EXERCISE REQUIREMENTS:
Whenever a line in this data holds the word "bits", report that line in full.

[Collected data entries]
==> src/hsc_defs.vh <==
// Constants for the host strobe and shift clock block
//
// Function
// - Hardware mode: shared pin level is top bit of template select.
// - Serial mode: output bit changes on falling clock if edge select high, else rising.
// - Serial mode: input bit sampled on rising clock edge always.
// - Intel multiplexed: latch bus bits 4..0 on strobe fall, ignore 7..5.
// - Motorola multiplexed: latch bus bits 4..0 on strobe fall, ignore 7..5.
// - Muxing select low means separate buses, high means shared bus.
// - Style select low means Motorola strobes, high means Intel strobes.
`ifndef HSC_DEFS_VH
`define HSC_DEFS_VH

// ****************************************
// Control modes on the mode pins
// ****************************************
`define HSC_MODE_HW 2'h0
`define HSC_MODE_SER 2'h1
`define HSC_MODE_PAR 2'h2

// ****************************************
// Register offsets
// ****************************************
`define HSC_OFS_TXDATA 4'h0
`define HSC_OFS_RXDATA 4'h4
`define HSC_OFS_STATUS 4'h8
`define HSC_OFS_CTRL 4'hC

// ****************************************
// Reset values and fields
// ****************************************
`define HSC_RST_TXDATA 8'h00
`define HSC_RST_CTRL 1'h1
`define HSC_CTRL_OE_BIT 0
`define HSC_ST_ADDR_LSB 0
`define HSC_ST_TS_BIT 5
`define HSC_ST_MODE_LSB 6
`define HSC_ST_CNT_LSB 8
`define HSC_ADDR_W 5
`define HSC_RESP_OKAY 2'h0
`define HSC_RESP_SLVERR 2'h2

`endif

==> src/hsc_top.v <==
// Shared strobe and shift clock pin logic with its register slave
`timescale 1ns/1ps
`include "hsc_defs.vh"
module hsc_top (
    input wire clk,
    input wire rstn,
    input wire strobe_sclk_pin,
    input wire serial_in_pin,
    input wire device_select_n,
    input wire out_edge_select,
    input wire bus_muxing_select,
    input wire host_style_select,
    input wire [1:0] ctrl_mode_pin,
    input wire [7:0] ad_bus_in,
    output reg serial_out_pin,
    output reg serial_out_oe,
    output reg template_select_msb,
    output reg [4:0] latched_addr,
    output reg addr_latched_pulse,
    input wire [3:0] s_axi_awaddr,
    input wire s_axi_awvalid,
    output wire s_axi_awready,
    input wire [31:0] s_axi_wdata,
    input wire [3:0] s_axi_wstrb,
    input wire s_axi_wvalid,
    output wire s_axi_wready,
    output wire [1:0] s_axi_bresp,
    output wire s_axi_bvalid,
    input wire s_axi_bready,
    input wire [3:0] s_axi_araddr,
    input wire s_axi_arvalid,
    output wire s_axi_arready,
    output wire [31:0] s_axi_rdata,
    output wire [1:0] s_axi_rresp,
    output wire s_axi_rvalid,
    input wire s_axi_rready
);

    // ****************************************
    // Reset release
    // ****************************************
    reg rst_meta_r;
    reg rst_n_r;

    // Reset asserts at once and releases after two edges
    // Release is synchronous so every flop leaves reset on the same edge
    always @(posedge clk or negedge rstn)
    begin
        if (!rstn)
        begin
            rst_meta_r <= 1'b0;
            rst_n_r <= 1'b0;
        end
        else
        begin
            rst_meta_r <= 1'b1;
            rst_n_r <= rst_meta_r;
        end
    end

    // ****************************************
    // Pin synchronisers
    // ****************************************
    wire [7:0] pins_s;
    wire [7:0] ad_s;

    // A level that changes near an edge is seen one cycle later, never split
    // Every pin passes two flops before use
    hsc_sync #(
        .W(8)
    ) u_sync_ctl (
        .clk(clk),
        .rst_n(rst_n_r),
        .d({strobe_sclk_pin, serial_in_pin, device_select_n, out_edge_select,
            bus_muxing_select, host_style_select, ctrl_mode_pin}),
        .q(pins_s)
    );

    // Shared bus lines are sampled the same way
    hsc_sync #(
        .W(8)
    ) u_sync_ad (
        .clk(clk),
        .rst_n(rst_n_r),
        .d(ad_bus_in),
        .q(ad_s)
    );

    wire strobe_s = pins_s[7];
    wire sdi_s = pins_s[6];
    wire cs_n_s = pins_s[5];
    wire oes_s = pins_s[4];
    wire mux_s = pins_s[3];
    wire style_s = pins_s[2];
    wire [1:0] mode_s = pins_s[1:0];

    // ****************************************
    // Synchroniser fill guard
    // ****************************************
    reg [1:0] fill_r;
    reg sync_ok_r;

    // Edges count only once the pin copies hold real levels, not reset zeros
    always @(posedge clk or negedge rst_n_r)
    begin
        if (!rst_n_r)
        begin
            fill_r <= 2'h0;
            sync_ok_r <= 1'b0;
        end
        else
        begin
            fill_r <= {fill_r[0], 1'b1};
            sync_ok_r <= fill_r[1];
        end
    end

    // ****************************************
    // Edge detection
    // ****************************************
    reg strobe_d_r;
    reg cs_n_d_r;

    // Previous levels of the strobe and chip select
    always @(posedge clk or negedge rst_n_r)
    begin
        if (!rst_n_r)
        begin
            strobe_d_r <= 1'b1;
            cs_n_d_r <= 1'b1;
        end
        else
        begin
            strobe_d_r <= strobe_s;
            cs_n_d_r <= cs_n_s;
        end
    end

    // Edge pulses and mode decode; the fill guard hides the false edges
    // that the reset zeros of the synchronisers would otherwise show
    wire clk_rise = sync_ok_r & strobe_s & ~strobe_d_r;
    wire clk_fall = sync_ok_r & ~strobe_s & strobe_d_r;
    wire cs_fall = sync_ok_r & ~cs_n_s & cs_n_d_r;
    wire in_ser = (mode_s == `HSC_MODE_SER);
    wire in_par = (mode_s == `HSC_MODE_PAR);
    wire in_hw = (mode_s == `HSC_MODE_HW);
    wire out_edge = oes_s ? clk_fall : clk_rise;
    wire ser_act = in_ser & ~cs_n_s & sync_ok_r;

    // ****************************************
    // Hardware mode template bit
    // ****************************************
    reg template_select_msb_nxt;

    // Pin level is the top template bit, held otherwise
    always @*
    begin
        template_select_msb_nxt = template_select_msb;
        if (in_hw)
            template_select_msb_nxt = strobe_s;
    end

    always @(posedge clk or negedge rst_n_r)
    begin
        if (!rst_n_r)
            template_select_msb <= 1'b0;
        else
            template_select_msb <= template_select_msb_nxt;
    end

    // ****************************************
    // Multiplexed parallel address latch
    // ****************************************
    reg [7:0] latch_cnt_r;
    wire par_mux = in_par & mux_s;
    // Both host styles latch on the same falling strobe edge
    wire intel_latch = par_mux & style_s & clk_fall;
    wire moto_latch = par_mux & ~style_s & clk_fall;

    // Address holds until the next falling strobe edge in parallel mode with the shared bus
    // Lines 7..5 of the shared bus never reach the latch
    always @(posedge clk or negedge rst_n_r)
    begin
        if (!rst_n_r)
        begin
            latched_addr <= 5'h00;
            addr_latched_pulse <= 1'b0;
            latch_cnt_r <= 8'h00;
        end
        else
        begin
            addr_latched_pulse <= intel_latch | moto_latch;
            if (intel_latch)
                latched_addr <= ad_s[4:0];
            else if (moto_latch)
                latched_addr <= ad_s[4:0];
            if (intel_latch | moto_latch)
                latch_cnt_r <= latch_cnt_r + 8'h01;
        end
    end

    // ****************************************
    // Serial receive
    // ****************************************
    reg [7:0] rx_sh_r;
    reg [2:0] rx_cnt_r;
    reg [7:0] rx_data_r;

    // Input bits enter on the rising shift clock edge only
    // More than eight clocks in a frame wrap into the next received byte
    always @(posedge clk or negedge rst_n_r)
    begin
        if (!rst_n_r)
        begin
            rx_sh_r <= 8'h00;
            rx_cnt_r <= 3'h0;
            rx_data_r <= 8'h00;
        end
        else if (in_ser & cs_fall)
            rx_cnt_r <= 3'h0;
        else if (ser_act & clk_rise)
        begin
            rx_sh_r <= {rx_sh_r[6:0], sdi_s};
            rx_cnt_r <= rx_cnt_r + 3'h1;
            if (rx_cnt_r == 3'h7)
                rx_data_r <= {rx_sh_r[6:0], sdi_s};
        end
    end

    // ****************************************
    // Serial transmit
    // ****************************************
    wire [7:0] tx_data;
    wire oe_en;
    reg [7:0] tx_sh_r;
    reg tx_started_r;

    // Falling mode drives the first bit at select, rising mode at first edge
    // A select fall reloads the shifter, so a cut frame leaves nothing behind
    always @(posedge clk or negedge rst_n_r)
    begin
        if (!rst_n_r)
        begin
            tx_sh_r <= 8'h00;
            tx_started_r <= 1'b0;
            serial_out_pin <= 1'b0;
        end
        else if (in_ser & cs_fall)
        begin
            tx_sh_r <= tx_data;
            tx_started_r <= oes_s;
            if (oes_s)
                serial_out_pin <= tx_data[7];
        end
        else if (ser_act & out_edge)
        begin
            tx_started_r <= 1'b1;
            if (tx_started_r)
            begin
                tx_sh_r <= {tx_sh_r[6:0], 1'b0};
                serial_out_pin <= tx_sh_r[6];
            end
            else
                serial_out_pin <= tx_sh_r[7];
        end
    end

    // Output drives only while selected in serial mode
    always @(posedge clk or negedge rst_n_r)
    begin
        if (!rst_n_r)
            serial_out_oe <= 1'b0;
        else
            serial_out_oe <= ser_act & oe_en;
    end

    // ****************************************
    // Register slave
    // ****************************************
    // Status packs latch count, mode, template bit and latched address
    wire [15:0] status;
    assign status = {latch_cnt_r, mode_s, template_select_msb, latched_addr};

    hsc_axil u_regs (
        .clk(clk),
        .rst_n(rst_n_r),
        .s_axi_awaddr(s_axi_awaddr),
        .s_axi_awvalid(s_axi_awvalid),
        .s_axi_awready(s_axi_awready),
        .s_axi_wdata(s_axi_wdata),
        .s_axi_wstrb(s_axi_wstrb),
        .s_axi_wvalid(s_axi_wvalid),
        .s_axi_wready(s_axi_wready),
        .s_axi_bresp(s_axi_bresp),
        .s_axi_bvalid(s_axi_bvalid),
        .s_axi_bready(s_axi_bready),
        .s_axi_araddr(s_axi_araddr),
        .s_axi_arvalid(s_axi_arvalid),
        .s_axi_arready(s_axi_arready),
        .s_axi_rdata(s_axi_rdata),
        .s_axi_rresp(s_axi_rresp),
        .s_axi_rvalid(s_axi_rvalid),
        .s_axi_rready(s_axi_rready),
        .tx_data_r(tx_data),
        .ctrl_oe_en_r(oe_en),
        .rx_data(rx_data_r),
        .status(status)
    );

endmodule // hsc_top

EXERCISE RESULT:
// - Intel multiplexed: latch bus bits 4..0 on strobe fall, ignore 7..5.
// - Motorola multiplexed: latch bus bits 4..0 on strobe fall, ignore 7..5.
    // Input bits enter on the rising shift clock edge only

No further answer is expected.